At the core of the Life Cycle Model there is the process of active learning. We believe that participants in an intercultural collaboration must pay attention to the process of learning throughout the project: it is not just a matter for reflection and evaluation once the project is complete. Indeed, proper attention to learning will enhance the likelihood that participants will develop appropriate intercultural competencies, function effectively as a team and work productively with partner organisations. It is also more likely that individual team members will find their experience of the collaboration enjoyable and valuable on a personal and a professional level.
Research has shown that the use of techniques that reinforce learners’ abilities to reflect on their own experiences will generate positive outcomes in terms of both the effectiveness of behaviour and the satisfaction, or engagement, of the learner.
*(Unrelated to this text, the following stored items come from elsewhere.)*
Background: an optimization exercise with open tools, aiming at small area. Do not read the settings as production practice. In this exercise RTL edits were held to simulation tests only and were not proved equivalent to the original. Power figures rest on the tool's default switching activity, not on a simulated workload.

==> flow/design.v <==
module Module_HighPassFilter	(	qzt_clk,
					rst,
					clk_in,
					k,
					Vin,
					Vout);
input		qzt_clk;
input		rst;
input		clk_in;
input	[3:0]	k;
input	[19:0]	Vin;
output	[19:0]	Vout;
reg	[19:0]	Vout;
reg	[19:0]	tmp;
reg	[19:0]	old;
reg		clk_in_old;
always @(posedge qzt_clk) begin
	if (rst) begin
		Vout <= 0;
		tmp <= 0;
		old <= 0;
		clk_in_old <= 0;
	end else begin
		if (clk_in & !clk_in_old) begin
			tmp<=Vin + ~ (Vin[19]? ({25'b1111111111111111111111111,Vin}>>(k+1)): Vin>>(k+1)) + 1;
			Vout<= old + Vin + ~ (Vin[19]? ({25'b1111111111111111111111111,Vin}>>(k+1)): Vin>>(k+1)) + 1 + ~tmp+1;  
			old<= Vout + ~ (Vout[19]? ({25'b1111111111111111111111111,Vout}>>(k)): Vout>>(k)) + 1;                   
		end
		clk_in_old <= clk_in;
	end
end  
endmodule
module Module_LowPassFilter	(	qzt_clk,
					rst,
					clk_in,
					k,
					Vin,
					Vout);
input		qzt_clk;
input		rst;
input		clk_in;
input	[3:0]	k;
input	[19:0]	Vin;
output	[19:0]	Vout;
reg	[19:0]	Vout;
reg	[19:0]	tmp;
reg	[19:0]	old;
reg		clk_in_old;
always @(posedge qzt_clk) begin
	if (rst) begin
		Vout <= 0;
		tmp <= 0;
		old <= 0;
		clk_in_old <= 0;
	end else begin
		if (clk_in & !clk_in_old) begin
			tmp<=Vin[19]? ({25'b1111111111111111111111111,Vin}>>(k+1)): Vin>>(k+1);
			Vout<= old + tmp; 
			old<= Vout + ~(Vout[19]? ({25'b1111111111111111111111111,Vout}>>(k)): Vout>>(k))+1+ tmp; 
		end
		clk_in_old <= clk_in;
	end
end  
endmodule
module Comparing	(	qzt_clk,
					rst,
					Vin,
					Thr,
					overthr);
input		qzt_clk;
input		rst;
input	[19:0]	Vin;
input	[19:0]	Thr;  
output	overthr;
reg	overthr;
always @(posedge qzt_clk) begin
	if (rst)
		overthr <= 0;
	else
		overthr <= (Vin>Thr)? 1 : 0;
end
endmodule
module	Module_Counter_8_bit	(	clk_in,
					rst,
					limit,
					out,
					carry);
input		clk_in;
input		rst;
input	[7:0]	limit;
output	[7:0]	out;
output		carry;
reg	[7:0]	out;
reg		carry;
always @(posedge clk_in) begin
	if (rst) begin
		out <= 0;
		carry <= 0;
	end else if (out >= (limit - 8'b00000001)) begin
		out <= 0;
		carry <= 1;
	end else if (out == 0) begin
		out <= 1;
		carry <= 0;
	end else
		out <= out + 1;
end
endmodule
module	Module_FrequencyDivider	(	clk_in,
					rst,
					period,
					clk_out);
input		clk_in;
input		rst;
input	[29:0]	period;
output		clk_out;
reg		clk_out;
reg	[29:0]	counter;
always @(posedge clk_in) begin
	if (rst) begin
		counter <= 0;
		clk_out <= 0;
	end else if (counter >= (period - 1)) begin
		counter <= 0;
		clk_out <= ~clk_out;
	end else
		counter <= counter + 1;
end
endmodule
Source: an optimization exercise on an open RTL-to-GDS flow (aim: a short achievable clock period and few clock cycles). Production flows keep margins and buffers that such runs may drop. In this exercise RTL edits were held to simulation tests only and were not proved equivalent to the original. Power and IR drop assume default switching activity.

Design nr_mcu, start of the top module:
module nr_mcu(clk, enable, code_addr, code_din, emif_addr, emif_wr_n, emif_rd_n, emif_din, emif_dout);
==> flow/config.mk <==
export PLATFORM = sky130hd
export DESIGN_NAME = nr_mcu
export DESIGN_NICKNAME = nr_mcu
export VERILOG_FILES = /design/flow/design.v
export SDC_FILE = /design/flow/constraint.sdc
export NUM_CORES = 4
export LEC_CHECK = 0
export ABC_CLOCK_PERIOD_IN_PS = 1500
export CAP_MARGIN = 20
export CORE_MARGIN = 2
export CORE_UTILIZATION = 30
export SETUP_SLACK_MARGIN = 4.4
export SLEW_MARGIN = 20
==> flow/constraint.sdc <==
create_clock -name core_clock -period 7.0 [get_ports {clk}]
set_input_delay 1.4000 -clock core_clock [delete_from_list [all_inputs] [get_ports {clk}]]
set_output_delay 1.4000 -clock core_clock [all_outputs]
set_load 0.01 [all_outputs]
run.sh (not shown) runs the stock make flow with config.mk's settings and CLKGATE_MAP_FILE= SYNTH_SCRIPT=/design/flow/synth_recipe.tcl, a recipe that flattens the netlist after the stock synthesis.
Testbench counts at the start, summed over its fixed seeds: cycles 59,949.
Of course, there are variations between individuals in their approach to learning (and these may themselves be culturally determined) but a positive attitude to supporting learning should improve the effectiveness of an intercultural collaboration. The approach that we recommend here centres on the conscious decision to build learning activities into the project life cycle in the same way that one would plan key meetings, deadlines for outputs or technology requirements. Many of the competencies that underpin the Life Cycle Model express this concern for openness, awareness, flexibility and an ability to respond sensitively to the complex experience of intercultural collaboration. To hear Stuart talk about the learning process model watch the video clip below.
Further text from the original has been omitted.